If you have a long-term strategy, I believe now is always the right time to buy, as long as the fundamentals of the purchase are sound. By that I mean:
- It cash flows.
- It is a good product in a decent location.
- You’re not over-leveraged.
Here’s my back of the envelope representation of the real estate value graph I show people when they ask this question.
There are cycles, yes. But over the long run, values almost always go up.
I touched on this briefly in a previous article I wrote on the benefits of buying and holding. Let’s look at the actual data to see if it supports my claim.
According to the Federal Reserve Economic Data graph below, the median home price in the U.S. has risen from $17,800 in 1963 to $327,100 today. The shaded areas in the graph represent recessions. You can see that prices do go through temporary adjustments, but over the long run, values rise.
The two main ways investors make money on real estate over time are through appreciation and rent growth. We can see the property value will go up over time, but what about rent growth?
The graph below from Apartment List, based on U.S. Census data, shows the median rent growth in the U.S. since 1960 along with the median income growth.
The red line on this graph shows the rent growth. Median rent nationwide is up roughly 165% since 1960. Adjusted for inflation, rents are up 64% since 1960. As you can see, rents go through periods of growth and periods of remaining flat. Over the long run, they go up. Rarely do they go down.
The blue line on this graph shows the median income. As you can see, incomes have not been keeping up with rent increases, putting a greater burden on renters to pay their rent and leaving little money to pay for everything else. This is a general indication that you can expect rents to rise at a slower pace or remain flat over the next few years.
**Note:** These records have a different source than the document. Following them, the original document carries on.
This is an optimization exercise on Yosys and OpenROAD, whose aim is small area and a short achievable clock period, not a production implementation.
The RTL was checked by simulation tests, not by an equivalence proof against the original design.

## flow/design.v (module list and top-level ports; edited modules follow where they fit)
// module approx_err_booth_enc: 55 lines
// module approx_err_mul_a: 1850 lines
// module approx_err_mul_b: 345 lines
// module approx_err_add: 27 lines
// module approx_err_monitor: 173 lines
module approx_err_monitor
#(
  parameter int WINDOW = 1024,
  parameter int CNT_W  = 32,
  parameter int SUM_W  = 80
) (
  input  logic              clk,
  input  logic              rst_n,
  input  logic              start,
  input  logic              in_valid,
  output logic              in_ready,
  input  logic [approx_err_pkg::OP_W-1:0]   a,
  input  logic [approx_err_pkg::OP_W-1:0]   b,
  input  logic [approx_err_pkg::PROD_W-1:0] approx_y,
  output logic              busy,
  output logic              rpt_valid,
  input  logic              rpt_ready,
  output logic [CNT_W-1:0]  err_count,
  output logic [SUM_W-1:0]  err_sum,
  output logic [approx_err_pkg::PROD_W-1:0] err_max,
  output logic [approx_err_pkg::OP_W-1:0]   err_max_a,
  output logic [approx_err_pkg::OP_W-1:0]   err_max_b,
  output logic [CNT_W-1:0]  sample_count
);
  // ...
==> flow/flow/run.sh <==
#!/bin/bash
# The standard layout (standard.sh), with the resizer's setup repair aiming for a margin of
# 6.5 ns below the 10 ns clock period instead of 0, so that it sizes and buffers the datapath
# for a period of about 3.5 ns. The make log goes to standard_flow.log; each ORFS step keeps its
# own log under orfs/logs/.
set -euo pipefail
bash standard.sh SETUP_SLACK_MARGIN=6.5 TNS_END_PERCENT=100 finish > standard_flow.log 2>&1
==> flow/standard.sh <==
#!/bin/bash
# synth_recipe.tcl (not shown) runs the flow's synth.tcl, then flattens the netlist and writes it again
# the make line also repeats each setting of config.mk as NAME=value (left out here)
make -C /OpenROAD-flow-scripts/flow DESIGN_CONFIG=/design/flow/config.mk WORK_HOME=/design/flow/orfs CLKGATE_MAP_FILE= SYNTH_SCRIPT=/design/flow/synth_recipe.tcl "${@:-finish}"
==> flow/config.mk <==
export PLATFORM = sky130hd
export DESIGN_NAME = approx_err_monitor
export DESIGN_NICKNAME = approx_err_monitor
export VERILOG_FILES = /design/flow/design.v
export SDC_FILE = /design/flow/constraint.sdc
export NUM_CORES = 4
export LEC_CHECK = 0
export CAP_MARGIN = 20
export CORE_MARGIN = 2
export CORE_UTILIZATION = 40
export SLEW_MARGIN = 20
==> flow/constraint.sdc <==
create_clock -name core_clock -period 10.0 [get_ports {clk}]
set_input_delay 2.0000 -clock core_clock [delete_from_list [all_inputs] [get_ports {clk}]]
set_output_delay 2.0000 -clock core_clock [all_outputs]
set_load 0.01 [all_outputs]
==> key figures, run 1 <==
Yosys
  • Post-Synth XOR/XNOR Area: 12.9%
  • Synth warnings: 10
  • Post-synthesis sequential area ratio: 28.1%
  • Fraction of registers with async set or reset after synthesis: 0%
  • Synth Flop Type: dfxtp_1
  • Synth Area per Inst: 9.56 sq um
  • Main combinational cell family by area after synthesis: adder cells
  • Distinct cell type count after synthesis: 75

Clocking
  • TritonCTS Buffers: 94
  • Clock-pin slew on the worst setup and hold paths: 0.06 ns

Route
  • Uppermost layer routed: met5

Status
  • Status: no timing/DRC/antenna violations

Cells and area
  • Top reg by flops: h1
  • Non-Filler Instances: 8,168
  • Number of diodes: 3
  • Area of the multi-input gates: 0.0375 sq mm
  • Max FFs per register: between 150 and 200
  • Net count, final: 7,273

Floorplan
  • Initial Util: between 40% and 50%

Hold path
  • Classification of the worst-slack hold path: flop to flop

Worst setup path
  • Worst Path Buf+Inv: 3
  • Worst path slowest cell: fa_2
  • R2R cell count: 17

Timing
  • Fin crit share: about two fifths
  • Final Hold Fails: 0
  • Rel. slew slack: 30.2%

GRT
  • Grt ovf: 0
  • Largest net degree at the start of global routing: 81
Of course, all of these numbers are taken on a national level and local markets vary widely. Make sure you understand the numbers and trends for any specific market you plan to invest in.
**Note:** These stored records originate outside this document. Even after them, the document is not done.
Source: an optimization exercise on an open RTL-to-GDS flow (aim: small area). Production flows keep margins and buffers that such runs may drop. The RTL was checked by simulation tests, not by an equivalence proof against the original design. No activity file was given, so power comes from the tool's default toggle rates.

==> flow/design.v <==
`default_nettype none
module param_weight_buffer #(
  parameter int DW    = 8,
  parameter int LANES = 11,
  parameter int TAPS  = 7,
  parameter int WPB   = 9
) (
  input  logic                 clk,
  input  logic                 rst,
  input  logic                 weight_valid,
  input  logic [WPB*DW-1:0]    weight_i,
  output logic                 weight_ready,
  input  logic                 swap,
  input  logic                 en_cnt,
  output logic                 shadow_full,
  output logic                 active_valid,
  output logic                 tap_last,
  output logic [LANES*DW-1:0]  para_weight_o
);
  localparam int c_NWORDS = LANES * TAPS;
  localparam int c_NBEATS = (c_NWORDS + WPB - 1) / WPB;
  localparam int c_TIW    = (TAPS > 1) ? $clog2(TAPS) : 1;
  localparam logic [c_NBEATS-1:0] c_BEAT0   = c_NBEATS'(1);
  localparam logic [c_NBEATS-1:0] c_BEAT0_N = ~c_BEAT0;
  logic                full_q, full_n_q;
  logic [c_NBEATS-1:0] beat_q, beat_n_q;
  logic [c_TIW-1:0]    tap_q;
  logic                active_valid_q;
  logic                act_inv_q;
  logic w_accept;
  logic w_swap_acc;
  assign weight_ready = full_n_q;
  assign shadow_full  = full_q;
  assign w_accept     = weight_valid & full_n_q;
  assign w_swap_acc   = swap & full_q;
  always_ff @(posedge clk) begin
    if (rst) begin
      full_q         <= 1'b0;
      full_n_q       <= 1'b1;
      beat_q         <= c_BEAT0;
      beat_n_q       <= c_BEAT0_N;
      tap_q          <= '0;
      active_valid_q <= 1'b0;
      act_inv_q      <= 1'b1;
    end else begin
      if (w_swap_acc) begin
        full_q   <= 1'b0;
        full_n_q <= 1'b1;
        beat_q   <= c_BEAT0;
        beat_n_q <= c_BEAT0_N;
      end else if (w_accept) begin
        if (beat_q[c_NBEATS-1]) begin
          full_q   <= 1'b1;
          full_n_q <= 1'b0;
        end
        beat_q   <= {beat_q[c_NBEATS-2:0], 1'b0};
        beat_n_q <= {beat_n_q[c_NBEATS-2:0], 1'b1};
      end
      if (w_swap_acc) begin
        tap_q          <= '0;
        active_valid_q <= 1'b1;
      end else if (en_cnt) begin
        if (tap_q == c_TIW'(TAPS - 1)) tap_q <= '0;
        else                           tap_q <= tap_q + 1'b1;
      end
      act_inv_q <= w_swap_acc | ~act_inv_q;
    end
  end
  assign active_valid = active_valid_q;
  assign tap_last     = (tap_q == c_TIW'(TAPS - 1));
  logic [c_NBEATS-1:0] w_sh_we, w_sh_hold;
  for (genvar b = 0; b < c_NBEATS; b++) begin : g_beat
    assign w_sh_we[b]   = weight_valid & beat_q[b];
    assign w_sh_hold[b] = ~weight_valid | beat_n_q[b];
  end
  logic w_act_ld, w_act_rot, w_act_hold;
  assign w_act_ld   = ~rst & swap & full_q;
  assign w_act_rot  = ~rst & (~swap | full_n_q) & en_cnt;
  assign w_act_hold = ~rst & (~swap | full_n_q) & ~en_cnt;
  for (genvar l = 0; l < LANES; l++) begin : g_lane
    logic [DW-1:0] w_act [TAPS];
    for (genvar t = 0; t < TAPS; t++) begin : g_tap
      localparam int c_K    = l * TAPS + t;
      localparam int c_BEAT = c_K / WPB;
      localparam int c_WORD = c_K % WPB;
      logic [DW-1:0] shadow_q;
      logic [DW-1:0] active_q;
      logic [DW-1:0] w_act_d;
      always_ff @(posedge clk) begin
        shadow_q <= (weight_i[c_WORD*DW +: DW] & {DW{w_sh_we[c_BEAT]}})
                  | (shadow_q & {DW{w_sh_hold[c_BEAT]}});
        active_q <= w_act_d;
      end
      pwb_act_sel #(.DW(DW)) u_act_sel (
        .ld_i   (w_act_ld),
        .rot_i  (w_act_rot),
        .hold_i (w_act_hold),
        .ld_d_i (shadow_q),
        .rot_d_i(w_act[(t+1)%TAPS]),
        .q_i    (active_q),
        .d_o    (w_act_d)
      );
      assign w_act[t] = active_q;
    end
    assign para_weight_o[l*DW +: DW] = w_act[0] ^ {DW{act_inv_q}};
  end
endmodule
module pwb_act_sel #(
  parameter int DW = 8
) (
  input  logic          ld_i,
  input  logic          rot_i,
  input  logic          hold_i,
  input  logic [DW-1:0] ld_d_i,
  input  logic [DW-1:0] rot_d_i,
  input  logic [DW-1:0] q_i,
  output logic [DW-1:0] d_o
);
  assign d_o = ~((ld_d_i & {DW{ld_i}}) | (rot_d_i & {DW{rot_i}}) | (q_i & {DW{hold_i}}));
endmodule
`default_nettype wire
==> flow/flow/run.sh <==
#!/bin/bash
# Standard ORFS layout with two changes: ports are buffered with the smallest
# buffer (buf_1) instead of the resizer's default pick, and clock tree
# synthesis uses clkbuf_8 over sink clusters of up to 16 without dummy loads.
set -euo pipefail
export BUFFER_PORTS_ARGS="-buffer_cell sky130_fd_sc_hd__buf_1"
export CTS_ARGS="-sink_clustering_enable -repair_clock_nets -dont_use_dummy_load -buf_list sky130_fd_sc_hd__clkbuf_8 -sink_clustering_size 16 -sink_clustering_max_diameter 50"
bash standard.sh > standard_flow.log 2>&1
==> flow/standard.sh <==
#!/bin/bash
# synth_recipe.tcl (not shown) runs the flow's synth.tcl, then flattens the netlist and writes it again
# the make line also repeats each setting of config.mk as NAME=value (left out here)
make -C /OpenROAD-flow-scripts/flow DESIGN_CONFIG=/design/flow/config.mk WORK_HOME=/design/flow/orfs CLKGATE_MAP_FILE= SYNTH_SCRIPT=/design/flow/synth_recipe.tcl "${@:-finish}"
==> flow/config.mk <==
export PLATFORM = sky130hd
export DESIGN_NAME = param_weight_buffer
export DESIGN_NICKNAME = param_weight_buffer
export VERILOG_FILES = /design/flow/design.v
export SDC_FILE = /design/flow/constraint.sdc
export NUM_CORES = 4
export LEC_CHECK = 0
export CAP_MARGIN = 20
export CORE_MARGIN = 2
export CORE_UTILIZATION = 60
export SLEW_MARGIN = 20
export SYNTH_HIERARCHICAL = 1
export SYNTH_MINIMUM_KEEP_SIZE = 0
==> flow/constraint.sdc <==
create_clock -name core_clock -period 6.0 [get_ports {clk}]
set_input_delay 1.2000 -clock core_clock [delete_from_list [all_inputs] [get_ports {clk}]]
set_output_delay 1.2000 -clock core_clock [all_outputs]
set_load 0.01 [all_outputs]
If you are looking at doing a fix and flip or a new build and planning to sell out in the next three to 12 months, you need to have a good grasp of the current supply and demand dynamics of your local market.
We entered this recession with a shortage of supply for both new construction and rental property in most markets of the U.S., and people still need a place to live.
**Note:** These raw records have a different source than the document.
Context: an optimization exercise on an open-source flow, tuned for small area, a short achievable clock period and few clock cycles per item. The choices shown serve that exercise and are no tape-out recipe. In this exercise RTL edits were held to simulation tests only and were not proved equivalent to the original. Power is estimated from default activity; no workload was simulated.

**flow/design.v**
```verilog
package muldiv_pkg;
    typedef logic [31:0] operand_t;   
    typedef logic [63:0] result_t;    
endpackage
`timescale 1ns/1ps
module shift_add_multiplier #(
    parameter int SLOT_W = 3
) (
    input  logic                 clk,
    input  logic                 rst,
    input  logic                 start,
    input  muldiv_pkg::operand_t a,
    input  muldiv_pkg::operand_t b,
    input  logic [SLOT_W-1:0]    tag,
    output logic                 busy,
    output logic                 wr_en,     
    output logic                 wr_next,   
    output logic [SLOT_W-1:0]    wr_slot,
    output muldiv_pkg::result_t  wr_data
);
    logic        run;         
    logic        fin;         
    logic [1:0]  left;        
    logic [1:0]  nbytes;      
    logic [31:0] mcand;
    logic [31:0] mplier;      
    logic [32:0] hs, hc;      
    logic [7:0]  ls, lc;      
    logic        lci;         
    logic [31:0] lo;          
    logic        take;
    assign take = start && !busy && !rst;
    function automatic logic [2:0] nbytes_of(input logic [31:0] v);
        if (v[31:24] != 8'd0)      nbytes_of = 3'd4;
        else if (v[23:16] != 8'd0) nbytes_of = 3'd3;
        else if (v[15:8]  != 8'd0) nbytes_of = 3'd2;
        else if (v[7:0]   != 8'd0) nbytes_of = 3'd1;
        else                       nbytes_of = 3'd0;
    endfunction
    logic [2:0] na, nb, nmin;
    logic       swap;
    assign na   = nbytes_of(a);
    assign nb   = nbytes_of(b);
    assign swap = na < nb;
    assign nmin = swap ? na : nb;
    logic [2:0] nm1w;
    logic [1:0] nm1;
    assign nm1w = nmin - 3'd1;
    assign nm1  = (nmin == 3'd0) ? 2'd0 : nm1w[1:0];
    localparam int W = 41;
    logic [W-1:0] r [10];
    always_comb begin
        r[0] = {{(W-33){1'b0}}, hs};
        r[1] = {{(W-33){1'b0}}, hc};
        for (int i = 0; i < 8; i++) r[2+i] = mplier[i] ? ({{(W-32){1'b0}}, mcand} << i) : '0;
    end
    function automatic logic [2*W-1:0] csa(input logic [W-1:0] x, input logic [W-1:0] y, input logic [W-1:0] z);
        logic [W-1:0] s, c;
        s = x ^ y ^ z;
        c = ((x & y) | (x & z) | (y & z)) << 1;
        csa = {s, c};
    endfunction
    logic [W-1:0] l1 [7];
    logic [W-1:0] l2 [5];
    logic [W-1:0] l3 [4];
    logic [W-1:0] l4 [3];
    logic [W-1:0] ts, tc;
    always_comb begin
        {l1[0], l1[1]} = csa(r[0], r[1], r[2]);
        {l1[2], l1[3]} = csa(r[3], r[4], r[5]);
        {l1[4], l1[5]} = csa(r[6], r[7], r[8]);
        l1[6] = r[9];
        {l2[0], l2[1]} = csa(l1[0], l1[1], l1[2]);
        {l2[2], l2[3]} = csa(l1[3], l1[4], l1[5]);
        l2[4] = l1[6];
        {l3[0], l3[1]} = csa(l2[0], l2[1], l2[2]);
        l3[2] = l2[3];
        l3[3] = l2[4];
        {l4[0], l4[1]} = csa(l3[0], l3[1], l3[2]);
        l4[2] = l3[3];
        {ts, tc} = csa(l4[0], l4[1], l4[2]);
    end
    logic [8:0]  lsum;
    logic [41:0] fsum;
    logic [71:0] full;
    assign lsum = {1'b0, ls} + {1'b0, lc} + {8'd0, lci};
    assign fsum = {1'b0, hs, ls} + {1'b0, hc, lc} + {41'd0, lci};
    assign full = {fsum[39:0], lo};
    always_ff @(posedge clk) begin
        if (rst) begin
            run <= 1'b0;
            fin <= 1'b0;
        end else if (take) begin
            run <= 1'b1;
        end else if (run) begin
            if (left == 2'd0) begin
                run <= 1'b0;
                fin <= 1'b1;
            end
        end else if (fin) begin
            fin <= 1'b0;
        end
    end
    always_ff @(posedge clk) begin
        if (take) begin
            mcand   <= swap ? b : a;
            mplier  <= swap ? a : b;
            nbytes  <= nm1;
            left    <= nm1;
            wr_slot <= tag;
            hs      <= '0;
            hc      <= '0;
            ls      <= '0;
            lc      <= '0;
            lci     <= 1'b0;
        end else begin
            mplier <= mplier >> 8;
            left   <= left - 2'd1;
            hs     <= ts[40:8];
            hc     <= tc[40:8];
            ls     <= ts[7:0];
            lc     <= tc[7:0];
            lci    <= lsum[8];
            lo     <= {lsum[7:0], lo[31:8]};
        end
    end
    assign busy    = run || fin;
    assign wr_en   = fin;
    assign wr_next = run && left == 2'd0;
    always_comb begin
        case (nbytes)
            2'd0:    wr_data = {24'd0, full[71:32]};
            2'd1:    wr_data = {16'd0, full[71:24]};
            2'd2:    wr_data = {8'd0, full[71:16]};
            default: wr_data = full[71:8];
        endcase
    end
endmodule
`timescale 1ns/1ps
module restoring_divider #(
    parameter int SLOT_W = 3
) (
    input  logic                 clk,
    input  logic                 rst,
    input  logic                 start,
    input  muldiv_pkg::operand_t dividend,
    input  muldiv_pkg::operand_t divisor,
    input  logic [SLOT_W-1:0]    tag,
    input  logic                 mul_wr_next,  
    output logic                 busy,
    output logic                 wr_en,     
    output logic [2**SLOT_W-1:0] wr_sel,    
    output logic [SLOT_W-1:0]    wr_slot,
    output muldiv_pkg::result_t  wr_data
);
    logic        twait;       
    logic        norm;        
    logic        run;         
    logic        pend;        
    logic        last;        
    logic [3:0]  left;        
    logic [3:0]  shift;       
    logic [31:0] rem;
    logic [31:0] dvsr;        
    logic [33:0] dvsr3;       
    logic [31:0] quo;
    logic        take;
    assign take = start && !busy && !rst;
    function automatic logic [5:0] bitlen(input logic [31:0] v);
        logic [5:0] n;
        n = 6'd0;
        for (int i = 0; i < 32; i++) if (v[i]) n = i + 1;
        bitlen = n;
    endfunction
    logic [5:0] lx, ly;
    logic [5:0] k;          
    logic       in_yzero;
    logic       in_triv;
    assign lx       = bitlen(dividend);
    assign ly       = bitlen(divisor);
    assign k        = lx - ly;
    assign in_yzero = (divisor == 32'd0);
    assign in_triv  = in_yzero || (dividend < divisor);
    logic [31:0] dvsr_n;
    assign dvsr_n = dvsr << {shift, 1'b0};
    function automatic logic [34:0] ks_sub(input logic [34:0] a, input logic [34:0] b);
        logic [34:0] p, g, pp, gg, c;
        p = a ^ ~b;
        g = a & ~b;
        pp = p;
        gg = g | p & {34'd0, 1'b1};   
        for (int d = 1; d < 35; d = d * 2) begin
            for (int i = 34; i >= d; i--) begin
                gg[i] = gg[i] | (pp[i] & gg[i-d]);
                pp[i] = pp[i] & pp[i-d];
            end
        end
        c = {gg[33:0], 1'b1};
        ks_sub = p ^ c;
    endfunction
    logic [34:0] t1, t2, t3;
    assign t1 = ks_sub({3'd0, rem}, {3'd0, dvsr});
    assign t2 = ks_sub({3'd0, rem}, {2'd0, dvsr, 1'b0});
    assign t3 = ks_sub({3'd0, rem}, {1'd0, dvsr3});
    logic [1:0]  digit;
    logic [31:0] rem_next;
    always_comb begin
        if (!t3[34]) begin
            digit = 2'd3;
            rem_next = t3[31:0];
        end else if (!t2[34]) begin
            digit = 2'd2;
            rem_next = t2[31:0];
        end else if (!t1[34]) begin
            digit = 2'd1;
            rem_next = t1[31:0];
        end else begin
            digit = 2'd0;
            rem_next = rem;
        end
    end
    logic stall;
    assign stall = mul_wr_next;
    always_ff @(posedge clk) begin
        if (rst) begin
            twait <= 1'b0;
            norm  <= 1'b0;
            run   <= 1'b0;
        end else if (take) begin
            twait <= in_triv && mul_wr_next;
            norm  <= !in_triv;
        end else if (twait) begin
            twait <= 1'b0;
        end else if (norm) begin
            norm <= 1'b0;
            run  <= 1'b1;
        end else if (run && last && !stall) begin
            run <= 1'b0;
        end
    end
    logic              pend_next;
    logic [SLOT_W-1:0] slot_next;
    assign pend_next = (take && in_triv && !mul_wr_next) || (!rst && twait) || (!rst && run && last && !stall);
    assign slot_next = take ? tag : wr_slot;
    always_ff @(posedge clk) begin
        pend <= pend_next;
        for (int i = 0; i < 2**SLOT_W; i++) wr_sel[i] <= pend_next && (slot_next == SLOT_W'(i));
    end
    always_ff @(posedge clk) begin
        if (take) begin
            rem     <= dividend;
            dvsr    <= divisor;
            shift   <= k[4:1];
            quo     <= in_yzero ? 32'hFFFF_FFFF : 32'd0;
            wr_slot <= tag;
        end else if (norm) begin
            dvsr  <= dvsr_n;
            dvsr3 <= {2'd0, dvsr_n} + {1'd0, dvsr_n, 1'b0};
            left  <= shift;
            last  <= (shift == 4'd0);
        end else if (run && !(last && stall)) begin
            rem   <= rem_next;
            quo   <= {quo[29:0], digit};
            dvsr  <= dvsr >> 2;
            dvsr3 <= dvsr3 >> 2;
            left  <= left - 4'd1;
            last  <= (left == 4'd1);
        end
    end
    assign busy    = twait || norm || run;
    assign wr_en   = pend;
    assign wr_data = {rem, quo};
endmodule
`timescale 1ns/1ps
module result_arbiter #(
    parameter int SLOT_W = 3
) (
    input  logic                mul_we,
    input  logic [SLOT_W-1:0]   mul_slot,
    input  muldiv_pkg::result_t mul_data,
    input  logic                div_we,
    input  logic [SLOT_W-1:0]   div_slot,
    input  muldiv_pkg::result_t div_data,
    output logic                bank_we,
    output logic [SLOT_W-1:0]   bank_slot,
    output muldiv_pkg::result_t bank_data
);
    assign bank_we   = mul_we || div_we;
    assign bank_slot = mul_we ? mul_slot : div_slot;
    assign bank_data = (mul_data & {64{mul_we}}) | (div_data & {64{!mul_we}});
endmodule
`timescale 1ns/1ps
module result_bank #(
    parameter int SLOT_W = 3
) (
    input  logic                clk,
    input  logic                we,
    input  logic [SLOT_W-1:0]   wr_slot,
    input  muldiv_pkg::result_t wr_data,
    input  logic [2**SLOT_W-1:0] byp_sel,   
    input  muldiv_pkg::result_t byp_data,
    input  logic [SLOT_W-1:0]   rd_slot,
    output muldiv_pkg::result_t rd_data
);
    localparam int DEPTH = 2 ** SLOT_W;
    muldiv_pkg::result_t mem [DEPTH];
    always_ff @(posedge clk) begin
        if (we) begin
            mem[wr_slot] <= wr_data;
        end
    end
    logic [DEPTH-1:0] dec;
    always_comb begin
        for (int i = 0; i < DEPTH; i++) dec[i] = (rd_slot == SLOT_W'(i));
        rd_data = byp_data & {64{|(dec & byp_sel)}};
        for (int i = 0; i < DEPTH; i++) rd_data = rd_data | (mem[i] & {64{dec[i] && !byp_sel[i]}});
    end
endmodule
`timescale 1ns/1ps
module muldiv_unit #(
    parameter int SLOT_W = 3
) (
    input  logic                 clk,
    input  logic                 rst,
    input  logic                 mul_start,
    input  muldiv_pkg::operand_t mul_a,
    input  muldiv_pkg::operand_t mul_b,
    input  logic [SLOT_W-1:0]    mul_tag,
    output logic                 mul_busy,
    input  logic                 div_start,
    input  muldiv_pkg::operand_t div_dividend,
    input  muldiv_pkg::operand_t div_divisor,
    input  logic [SLOT_W-1:0]    div_tag,
    output logic                 div_busy,
    input  logic [SLOT_W-1:0]    rd_slot,
    output muldiv_pkg::result_t  rd_data
);
    logic                mul_we;
    logic                mul_wr_next;
    logic [SLOT_W-1:0]   mul_slot;
    muldiv_pkg::result_t mul_data;
    logic                div_we;
    logic [2**SLOT_W-1:0] div_sel;
    logic [SLOT_W-1:0]   div_slot;
    muldiv_pkg::result_t div_data;
    logic                bank_we;
    logic [SLOT_W-1:0]   bank_slot;
    muldiv_pkg::result_t bank_data;
    shift_add_multiplier #(.SLOT_W(SLOT_W)) i_mul (
        .clk(clk), .rst(rst), .start(mul_start), .a(mul_a), .b(mul_b), .tag(mul_tag),
        .busy(mul_busy), .wr_en(mul_we), .wr_next(mul_wr_next), .wr_slot(mul_slot), .wr_data(mul_data)
    );
    restoring_divider #(.SLOT_W(SLOT_W)) i_div (
        .clk(clk), .rst(rst), .start(div_start), .dividend(div_dividend),
        .divisor(div_divisor), .tag(div_tag), .mul_wr_next(mul_wr_next), .busy(div_busy),
        .wr_en(div_we), .wr_sel(div_sel), .wr_slot(div_slot), .wr_data(div_data)
    );
    result_arbiter #(.SLOT_W(SLOT_W)) i_arb (
        .mul_we(mul_we), .mul_slot(mul_slot), .mul_data(mul_data),
        .div_we(div_we), .div_slot(div_slot), .div_data(div_data),
        .bank_we(bank_we), .bank_slot(bank_slot), .bank_data(bank_data)
    );
    result_bank #(.SLOT_W(SLOT_W)) i_bank (
        .clk(clk), .we(bank_we), .wr_slot(bank_slot), .wr_data(bank_data),
        .byp_sel(div_sel), .byp_data(div_data),
        .rd_slot(rd_slot), .rd_data(rd_data)
    );
endmodule
```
Since the 2008 recession, building (supply) has lagged demand in most markets, propping up prices. Since February, my local market, Denver, has seen even fewer properties on the market and prices continue to rise.
What could lead to an increase in supply?
Foreclosures. Over the last few years, couples have been buying homes with as little as 3-5% down, while relying on two jobs to make ends meet. We could see more distressed properties coming to market in the next six to 12 months if, for example, one person loses their job and they are not able to make their payments.
But foreclosures don’t necessarily mean deals. Banks will still seek the highest and best offers for properties, so if there are 10 buyers for every foreclosure, there won’t be any fire sales.
The bigger question when looking at short-term values is the demand. Demand is driven by people’s willingness and ability to buy. If there are still people with good jobs and loans are available at decent rates, then there will still be buyers.
In the 2008 recession, there were very few buyers because lending requirements tightened and people couldn’t get loans. So far, that hasn’t been the case with this downturn. There are people who can no longer qualify for a loan based on job loss, but it hasn’t reached the proportions of the last recession.
If you have a long-term strategy, now is always a good time to buy and you will do well over time. If you are looking for short-term gains on flips or developing new builds, then you need to keep a close eye on the current supply and demand dynamics of your local market.
You may want to hold off temporarily until the economy has somewhat stabilized. Then you will be better able to determine how demand for what you want to sell has been affected. We’ll have a better picture when we get the third quarter reports on jobs, the economy, and corporate performance.
Are you looking to buy right now or putting your purchases on hold?